You still can't have char* point to individual bytes on the PDP-6/10, so instead have char* be made up of 2 36-bit words. The lower word would be the actual address, and the upper word would be some bytemask magic that the C++ compiler could use to point to the right 9bits in the lower word.

In this case,

sizeof(*int) (36bits) is different than sizeof(*char) (72bits).

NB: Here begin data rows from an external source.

### src/logic/cplx_pe_pkg.sv
package cplx_pe_pkg;

    ////////////////////////////////////////////////////////////
    // data and address widths
    ////////////////////////////////////////////////////////////

    // complex word, real part in [31:16], imag part in [15:0]
    // both parts signed q1.15
    typedef logic [31:0] cplx_t;

    // data memory address, 32 words
    typedef logic [4:0] addr_t;

    // program counter, up to 16 instructions
    typedef logic [3:0] pc_t;

    // instruction opcodes
    typedef enum logic [2:0] {
        OP_ADD  = 3'd0,
        OP_SUB  = 3'd1,
        OP_MUL  = 3'd2,
        OP_OUT  = 3'd3,
        OP_HALT = 3'd4
    } opcode_e;

    ////////////////////////////////////////////////////////////
    // instruction and alu interface words
    ////////////////////////////////////////////////////////////

    // 24-bit instruction, spare bits kept at zero
    typedef struct packed {
        opcode_e    opcode;
        addr_t      dst;
        addr_t      src_a;
        addr_t      src_b;
        logic [5:0] spare;
    } inst_t;

    // request into the alu, operands already read
    typedef struct packed {
        logic    valid;
        opcode_e op;
        addr_t   dst;
        cplx_t   a;
        cplx_t   b;
    } alu_req_t;

    // result out of the alu with its destination tag
    typedef struct packed {
        logic  valid;
        addr_t dst;
        cplx_t result;
    } alu_rsp_t;

    // alu pipeline depth in cycles
    localparam int ALU_LAT = 2;

endpackage
### src/logic/complex_alu.sv
`timescale 1ns/1ps

module complex_alu (
    input  logic                  clk,
    input  logic                  arst_n,
    input  cplx_pe_pkg::alu_req_t req,
    output cplx_pe_pkg::alu_rsp_t rsp
);
    import cplx_pe_pkg::*;

    // operand parts
    logic signed [15:0] a_re;
    logic signed [15:0] a_im;
    logic signed [15:0] b_re;
    logic signed [15:0] b_im;
    // 16-bit wrapped sums for add and sub
    logic signed [15:0] s_re;
    logic signed [15:0] s_im;

    // stage one registers
    logic               s1_v;
    opcode_e            s1_op;
    addr_t              s1_dst;
    logic signed [31:0] p_rr;
    logic signed [31:0] p_ii;
    logic signed [31:0] p_ri;
    logic signed [31:0] p_ir;

    // stage two combine
    logic signed [32:0] m_re;
    logic signed [32:0] m_im;
    logic signed [32:0] m_re_sh;
    logic signed [32:0] m_im_sh;
    cplx_t              s2_res;

    // stage two registers
    logic               rsp_v;
    addr_t              rsp_dst;
    cplx_t              rsp_res;

    assign a_re = req.a[31:16];
    assign a_im = req.a[15:0];
    assign b_re = req.b[31:16];
    assign b_im = req.b[15:0];
    assign s_re = (req.op == OP_SUB) ? a_re - b_re : a_re + b_re;
    assign s_im = (req.op == OP_SUB) ? a_im - b_im : a_im + b_im;

    ////////////////////////////////////////////////////////////
    // stage one forms partial products or sums
    ////////////////////////////////////////////////////////////

    always_ff @(posedge clk or negedge arst_n) begin
        if (!arst_n) begin
            s1_v  <= 1'b0;
            s1_op <= OP_ADD;
        end else begin
            s1_v  <= req.valid;
            s1_op <= req.op;
        end
    end

    always_ff @(posedge clk) begin
        s1_dst <= req.dst;
        if (req.valid && (req.op == OP_MUL)) begin
            p_rr <= a_re * b_re;
            p_ii <= a_im * b_im;
            p_ri <= a_re * b_im;
            p_ir <= a_im * b_re;
        end else if (req.valid) begin
            // sums ride in the low halves of p_rr and p_ri
            p_rr <= {16'h0000, s_re};
            p_ri <= {16'h0000, s_im};
        end
    end

    ////////////////////////////////////////////////////////////
    // stage two combines and scales
    ////////////////////////////////////////////////////////////

    always_comb begin
        // (ar + j ai)(br + j bi)
        // 33 bits hold the full range
        m_re    = p_rr - p_ii;
        m_im    = p_ri + p_ir;
        // back to q1.15 keeping 16 bits
        m_re_sh = m_re >>> 15;
        m_im_sh = m_im >>> 15;
        if (s1_op == OP_MUL) begin
            s2_res = {m_re_sh[15:0], m_im_sh[15:0]};
        end else begin
            s2_res = {p_rr[15:0], p_ri[15:0]};
        end
    end

    always_ff @(posedge clk or negedge arst_n) begin
        if (!arst_n) begin
            rsp_v <= 1'b0;
        end else begin
            rsp_v <= s1_v;
        end
    end

    always_ff @(posedge clk) begin
        rsp_dst <= s1_dst;
        rsp_res <= s2_res;
    end

    assign rsp = '{valid: rsp_v, dst: rsp_dst, result: rsp_res};

    // control only sends arithmetic here
    a_op_legal: assert property (
        @(posedge clk) disable iff (!arst_n)
        req.valid |-> (req.op inside {OP_ADD, OP_SUB, OP_MUL})
    );

endmodule

### config.mk
export PLATFORM = sky130hd
export DESIGN_NAME = complex_alu
export DESIGN_NICKNAME = d
export VERILOG_FILES = /design/src/logic/cplx_pe_pkg.sv /design/src/logic/complex_alu.sv
export SDC_FILE = /design/constraint.sdc
export NUM_CORES = 2
export LEC_CHECK = 0
export BUFFER_PORTS_ARGS = -buffer_cell sky130_fd_sc_hd__clkbuf_2
export CELL_PAD_IN_SITES_DETAIL_PLACEMENT = 0
export CELL_PAD_IN_SITES_GLOBAL_PLACEMENT = 1
export CORE_MARGIN = 2
export CORE_UTILIZATION = 40
export CTS_CLUSTER_DIAMETER = 200
export DETAILED_ROUTE_END_ITERATION = 8
export GPL_TIMING_DRIVEN = 0
export PLACE_DENSITY_LB_ADDON = 0.1
export SYNTH_ARGS = -nofsm -noshare
export SYNTH_HDL_FRONTEND = slang
export SYNTH_SLANG_ARGS = --single-unit
### constraint.sdc
create_clock -name clk -period 6 [get_ports clk]
set_input_delay 0 -clock clk [delete_from_list [all_inputs] [get_ports clk]]
set_output_delay 0 -clock clk [all_outputs]
set_load 0.03 [all_outputs]
==> run_results.csv <==
group,metric,value,unit
clocking,clk_pin_slew_worst_paths,0.08,ns
critical_path,startpoint_type,"primary input",
global_routing,overflow,0,
clocking,numClockSinks,171,
clocking,cts_tree,"done",
floorplanning,die_w,349,um
logic_synthesis,ys_seq_elements,171,
logic_synthesis,synthSimpleGateAreaFrac,14.5,%
placed_design,dp_slack,-2.11,ns
placed_design,place.gp.congestion,0.952,
global_routing,grt_start_max_net_pins,53,
floorplanning,io_pins,113,
logic_synthesis,synth_fp_nets,6681,
logic_synthesis,yosysTopAreaCell,"fa_1",
clocking,numCtsBuffers,17,
logic_synthesis,netlist-cell-type-count,74,
sta,fin_crit,5.92,ns
flow_run,drv_cap,0,
critical_path,cpPeakStageDelay,0.55,ns
route,first_pass_iters,6,
sta,finalMaxSlewViolations,0,
logic_synthesis,synthTopCellsByArea,"fa_1, ha_1, inv_1",
critical_path,cp_max_fo,10,
sta,tightest_slew,1.37,ns
global_routing,antenna_found_initial,26,
logic_synthesis,muxShareOfSynthArea,0.134,%
logic_synthesis,yosysWarnings,0,
placed_design,portBuffers,86,
floorplanning,rows,126,
layout,drive_gt1_share,7.87,%
logic_synthesis,synthAdderAreaFrac,53.8,%
global_routing,grt_use_total,29.8,%
floorplanning,initial_utilization,40.4,%
sta,clock-skew-final,0.0142,ns
placed_design,post-dp-hpwl,146000,um
clocking,htreeDepth,4,
sta,max_freq,169,MHz
route,vias_per_cell,5.27,
floorplanning,die_h,349,um
logic_synthesis,synthCells,5168,
floorplanning,die_area,0.122,mm2
logic_synthesis,ys_seq_area_share,9.82,%
route,vias,36100,
run_status,status,"complete, no violations",
route,drt_drc_violations_left,0,
critical_path,cp.buffers_inverters,4,
logic_synthesis,async_reset_ff_share,2.92,%
clocking,clockBufferDepth,2,
clocking,clkLatencyLatePin,0.54,ns
logic_synthesis,synth_xor_area_share,4.18,%
sta,timing.slew.headroom,8.54,%
route,drt_iter0_markers,2901,
clocking,root_buffer,"clkbuf_16",
critical_path,crit_required,6.21,ns
critical_path,path_cells,"clkbuf_2, clkbuf_16, and2_1, fa_1, inv_1, fa_1, fa_1, fa_1, inv_1, fa_1, fa_1, ha_2, a21o_1, a21oi_4, o21ai_1, o21a_1, o21ai_2, a21oi_2, o41a_1, a211oi_2, xnor2_1, nor2_1",
sta,setup_viol,0,
layout,area_growth,9.75,%
critical_path,arrival,6.12,ns
logic_synthesis,synth_top_area_share,43.0,%
sta,fin_ws,0.0845,ns
logic_synthesis,synth-edff-count,124,
critical_path,critPathKind,"in -> reg",
critical_path,crit_family,"adder cells",
logic_synthesis,synth_top_family_by_area,"adder cells",
global_routing,grt_pass1_wl,257000,um
route,wl_per_cell,25.7,um
global_routing,grt_pass1_vias,37000,
worst_hold_path,hold_class,"in -> reg",
logic_synthesis,synth_compound_area_share,6.32,%
sta,hold_viol,0,
critical_path,cp-end-kind,"flip-flop",
critical_path,path_common_cell,"fa_1",
logic_synthesis,synthFlopType,"edfxtp_1",
critical_path,slowest_stage,"fa_1",
layout,nets,6810,
logic_synthesis,netlist_area,0.0477,mm2
sta,grt_setup_unrepaired,"yes",
floorplanning,core-area,0.118,mm2
sta,finalCritPeriodShare,98.6,%
route,ant_nets,0,
route,wl,176000,um
logic_synthesis,avgSynthCellArea,9.24,um2
worst paths after layout:
path                       slack [ns]  depth (start not counted)       from     endpoint
max                              0.08                         22    req[55]     p_ri[30]
min in group asynchronous        0.39                          3     arst_n     s1_op[0]
max in group asynchronous        5.42                          3     arst_n        rsp_v
max reg2reg                      2.37                         11   p_ri[11]  rsp_res[15]
min                               0.1                          2     req[0]      p_ii[0]
min reg2reg                      0.32                          0  s1_dst[0]   rsp_dst[0]
repair_timing:
action / in CTS / in global routing
resized for setup: 385 / 304
setup buffers: 5 / 7
hold endpoints to repair: 24 / 0
hold buffers: 11 / 0
setup endpoints to repair: 63 / 32
pin swaps: 2 / 14
cell type report:
cell class                      count  area [um2]
Antenna cell                        9        22.5
Buffer                            236        1970
Clock buffer                       17         425
Clock inverter                     15         151
Fill cell                       12000       65800
Inverter                         1193        4500
Multi-Input combinational cell   3567       38000
Sequential cell                   171        4690
Tap cell                         1536        1920
Timing Repair Buffer              111         716
cell usage after synthesis, types with 17 or more instances:
library cell and n:
inv_1 1193, fa_1 1026, nand2_1 603, and2_1 470
ha_1 412, clkbuf_1 232, nor2_1 166, xnor2_1 157
a21oi_1 148, edfxtp_1 124, o21ai_0 109, xor2_1 71
a21o_1 55, dfxtp_1 42, nor3_1 32, nand2b_1 30
nand3_1 30, o21a_1 21, a211oi_1 20, o31ai_1 19
o21bai_1 17, or3_1 17
routing by layer:
| metal | track usage [%] | vias up | routed length, um |
|---|---|---|---|
| met2 | 46.1 | 1240 | 78400 |
| li1 | - | 15800 | - |
| met4 | 10.4 | 10 | 7240 |
| met5 | 0 | - | 68 |
| met1 | 42.4 | 18900 | 76600 |
| met3 | 4.99 | 206 | 14000 |
sequential cells by signal, indices dropped and copies added (netlist names):
register	flops
rsp_res	32
p_ii	31
p_ir	31
p_ri	31
p_rr	31
rsp_dst	5
s1_dst	5
s1_op	3
rsp_v	1
s1_v	1
kinds of logic after synthesis:
logic type,after synthesis
compound gates,480
xor+xnor,228
fa+ha+maj,1438
buf+inv,1430
flops,171
mux,6
simple gates,1415
worst register-to-register path: stages, from the launching register on:
cell and delay (ns):
edfxtp_1 0.47, ha_1 0.37, a21oi_1 0.19, o21ai_0 0.15
a221oi_2 0.34, nand3_2 0.25, a221o_1 0.50, a311oi_2 0.41
o31ai_2 0.16, a21oi_2 0.16, xnor2_1 0.20, mux2_2 0.32
cell usage in the layout, fill, tap and decap left out, types with 115 or more instances in the layout:
master	synthesis	layout
xnor2_1	157	155
nand2_1	603	603
a21oi_1	148	142
clkbuf_2	0	115
ha_1	412	409
inv_1	1193	1185
edfxtp_1	124	124
nor2_1	166	164
fa_1	1026	1019
and2_1	470	470
stage by stage:
step                TNS [ns]  utilization, %  area, um2  hold WS [ns]  instances
finish                     0            44.3      52400        0.0966       6855
global route          -0.210            44.3      52400        0.0997       6846
CTS                        0            43.8      51800        0.0659       6839
detailed placement    -84.68            42.4      50200        -0.177       6792
global placement      -84.97            42.4      50100        -0.180       6790
floorplan                  0               -      47700        -0.296       5168
Power is not shown: default switching activity piles up to over one toggle a cycle in this logic, so the estimate is an artifact.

It's just a contrived example that shows how the spec doesn't constrain primatives to specific bit/byte sizes.

Answer 3

Supposing a PDP-10 implementation wanted to get as close to having 8-bit bytes as possible. The most reasonable to split up a 36-bit word (the smallest unit of memory that the machine's assembly langauge can address) is to divide the word up into four 9-bit bytes. To access a particular 9-bit byte, you need to know which word it's in (you'd use the machine's native addressing mode for that, using a pointer which takes up one word), and you'd need extra data to indicate which of the 4 bytes inside the word was the one you're interested. This extra data would be stored in a second machine word. The compiler would generate lots of extra instructions to use that extra data to pull the right byte out of the word, using the extra data stored in the second word.

Answer 4

I think this is what they were describing:

The PDP-10 referenced in the second paragraph had 36-bit words and was unable to address anything inside of those words. The following text is a description of one way that this problem could have been solved while fitting within the restrictions of the C++ language spec (that are included in the first paragraph).

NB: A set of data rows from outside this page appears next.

$ cat src/logic/cplx_pe_pkg.sv
package cplx_pe_pkg;

    ////////////////////////////////////////////////////////////
    // data and address widths
    ////////////////////////////////////////////////////////////

    // complex word, real part in [31:16], imag part in [15:0]
    // both parts signed q1.15
    typedef logic [31:0] cplx_t;

    // data memory address, 32 words
    typedef logic [4:0] addr_t;

    // program counter, up to 16 instructions
    typedef logic [3:0] pc_t;

    // instruction opcodes
    typedef enum logic [2:0] {
        OP_ADD  = 3'd0,
        OP_SUB  = 3'd1,
        OP_MUL  = 3'd2,
        OP_OUT  = 3'd3,
        OP_HALT = 3'd4
    } opcode_e;

    ////////////////////////////////////////////////////////////
    // instruction and alu interface words
    ////////////////////////////////////////////////////////////

    // 24-bit instruction, spare bits kept at zero
    typedef struct packed {
        opcode_e    opcode;
        addr_t      dst;
        addr_t      src_a;
        addr_t      src_b;
        logic [5:0] spare;
    } inst_t;

    // request into the alu, operands already read
    typedef struct packed {
        logic    valid;
        opcode_e op;
        addr_t   dst;
        cplx_t   a;
        cplx_t   b;
    } alu_req_t;

    // result out of the alu with its destination tag
    typedef struct packed {
        logic  valid;
        addr_t dst;
        cplx_t result;
    } alu_rsp_t;

    // alu pipeline depth in cycles
    localparam int ALU_LAT = 2;

endpackage
<file path="src/logic/cplx_pe_pkg.sv">
package cplx_pe_pkg;

    ////////////////////////////////////////////////////////////
    // data and address widths
    ////////////////////////////////////////////////////////////

    // complex word, real part in [31:16], imag part in [15:0]
    // both parts signed q1.15
    typedef logic [31:0] cplx_t;

    // data memory address, 32 words
    typedef logic [4:0] addr_t;

    // program counter, up to 16 instructions
    typedef logic [3:0] pc_t;

    // instruction opcodes
    typedef enum logic [2:0] {
        OP_ADD  = 3'd0,
        OP_SUB  = 3'd1,
        OP_MUL  = 3'd2,
        OP_OUT  = 3'd3,
        OP_HALT = 3'd4
    } opcode_e;

    ////////////////////////////////////////////////////////////
    // instruction and alu interface words
    ////////////////////////////////////////////////////////////

    // 24-bit instruction, spare bits kept at zero
    typedef struct packed {
        opcode_e    opcode;
        addr_t      dst;
        addr_t      src_a;
        addr_t      src_b;
        logic [5:0] spare;
    } inst_t;

    // request into the alu, operands already read
    typedef struct packed {
        logic    valid;
        opcode_e op;
        addr_t   dst;
        cplx_t   a;
        cplx_t   b;
    } alu_req_t;

    // result out of the alu with its destination tag
    typedef struct packed {
        logic  valid;
        addr_t dst;
        cplx_t result;
    } alu_rsp_t;

    // alu pipeline depth in cycles
    localparam int ALU_LAT = 2;

endpackage
</file>
<file path="src/logic/pe_inst_mem.sv">
`timescale 1ns/1ps

module pe_inst_mem #(
    parameter int PROG_DEPTH = 16
) (
    input  logic               clk,
    input  logic               arst_n,
    input  logic               inst_v,
    input  cplx_pe_pkg::inst_t inst,
    input  logic               start,
    input  logic               pc_step,
    output cplx_pe_pkg::inst_t cur_inst,
    output logic               pc_end
);
    import cplx_pe_pkg::*;

    // program storage
    inst_t mem [PROG_DEPTH];

    // pointer and length one bit wider than pc, a full program is PROG_DEPTH words
    logic [$bits(pc_t):0] wr_ptr;
    logic [$bits(pc_t):0] prog_len;
    pc_t                  pc;
    // set once the last slot has been stepped past
    logic                 pc_over;
    // counter is advancing through a program
    logic                 running;
    logic                 run_start;
    logic                 wr_ok;

    // start while running is ignored
    assign run_start = start && !running;
    assign wr_ok     = inst_v && (wr_ptr < PROG_DEPTH);

    always_ff @(posedge clk) begin
        if (wr_ok) begin
            mem[wr_ptr[$bits(pc_t)-1:0]] <= inst;
        end
    end

    always_ff @(posedge clk or negedge arst_n) begin
        if (!arst_n) begin
            wr_ptr   <= '0;
            prog_len <= '0;
            pc       <= '0;
            pc_over  <= 1'b0;
            running  <= 1'b0;
        end else if (run_start) begin
            // latch program length, rewind both pointers
            prog_len <= wr_ptr;
            wr_ptr   <= '0;
            pc       <= '0;
            pc_over  <= 1'b0;
            running  <= 1'b1;
        end else begin
            if (wr_ok) begin
                wr_ptr <= wr_ptr + 1'b1;
            end
            if (pc_step && !pc_end) begin
                if (pc == pc_t'(PROG_DEPTH - 1)) begin
                    pc_over <= 1'b1;
                end else begin
                    pc <= pc + 1'b1;
                end
            end
            // counter stops at halt or any unknown opcode
            if (running && !(cur_inst.opcode inside {OP_ADD, OP_SUB, OP_MUL, OP_OUT})) begin
                running <= 1'b0;
            end
        end
    end

    // past the loaded words reads as halt
    assign pc_end   = pc_over || ({1'b0, pc} >= prog_len);
    assign cur_inst = pc_end ? '{opcode: OP_HALT, default: '0} : mem[pc];

    // host must not load a program under a running counter
    a_no_load_running: assert property (
        @(posedge clk) disable iff (!arst_n) running |-> !inst_v
    );

endmodule

</file>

Let's assume that you want to make 9-bit-long bytes (for some reason). By the spec, a char* must be able to address individual bytes. The PDP-10 can't do this, because it can't address anything smaller than a 36-bit word.

One way around the PDP-10's limitations would be to simulate a char* using two words of memory. The first word would be a pointer to the 36-bit word containing the char (this is normally as precise as the PDP-10's pointers allow). The second word would indicate an offset (in bits) within that word. Now, the char* can access any byte in the system and complies with the C++ spec's limitations.

ASCII-art visual aid:

| Byte 1 | Byte 2 | Byte 3 | Byte 4 | Byte 5 | Byte 6 | Byte 7 | Byte 8 |
-------------------------------------------------------------------------
|               Word 1              |               Word 2              |
|              (Address)            |              (Offset)             |
-------------------------------------------------------------------------

Say you had a char* with word1 = 0x0100 and word2 = 0x12. This would point to the 18th bit (the start of the third byte) of the 256th word of memory.

If this technique was really used to generate a conforming C++ implementation on the PDP-10, then the C++ compiler would have to do some extra work with juggling the extra bits required by this rather funky internal format.

The whole point of that article is to illustrate that a char isn't always 8 bits. It is at least 8 bits, but there is no defined maximum. The internal representation of data types is dependent on the platform architecture and may be different than what you expect.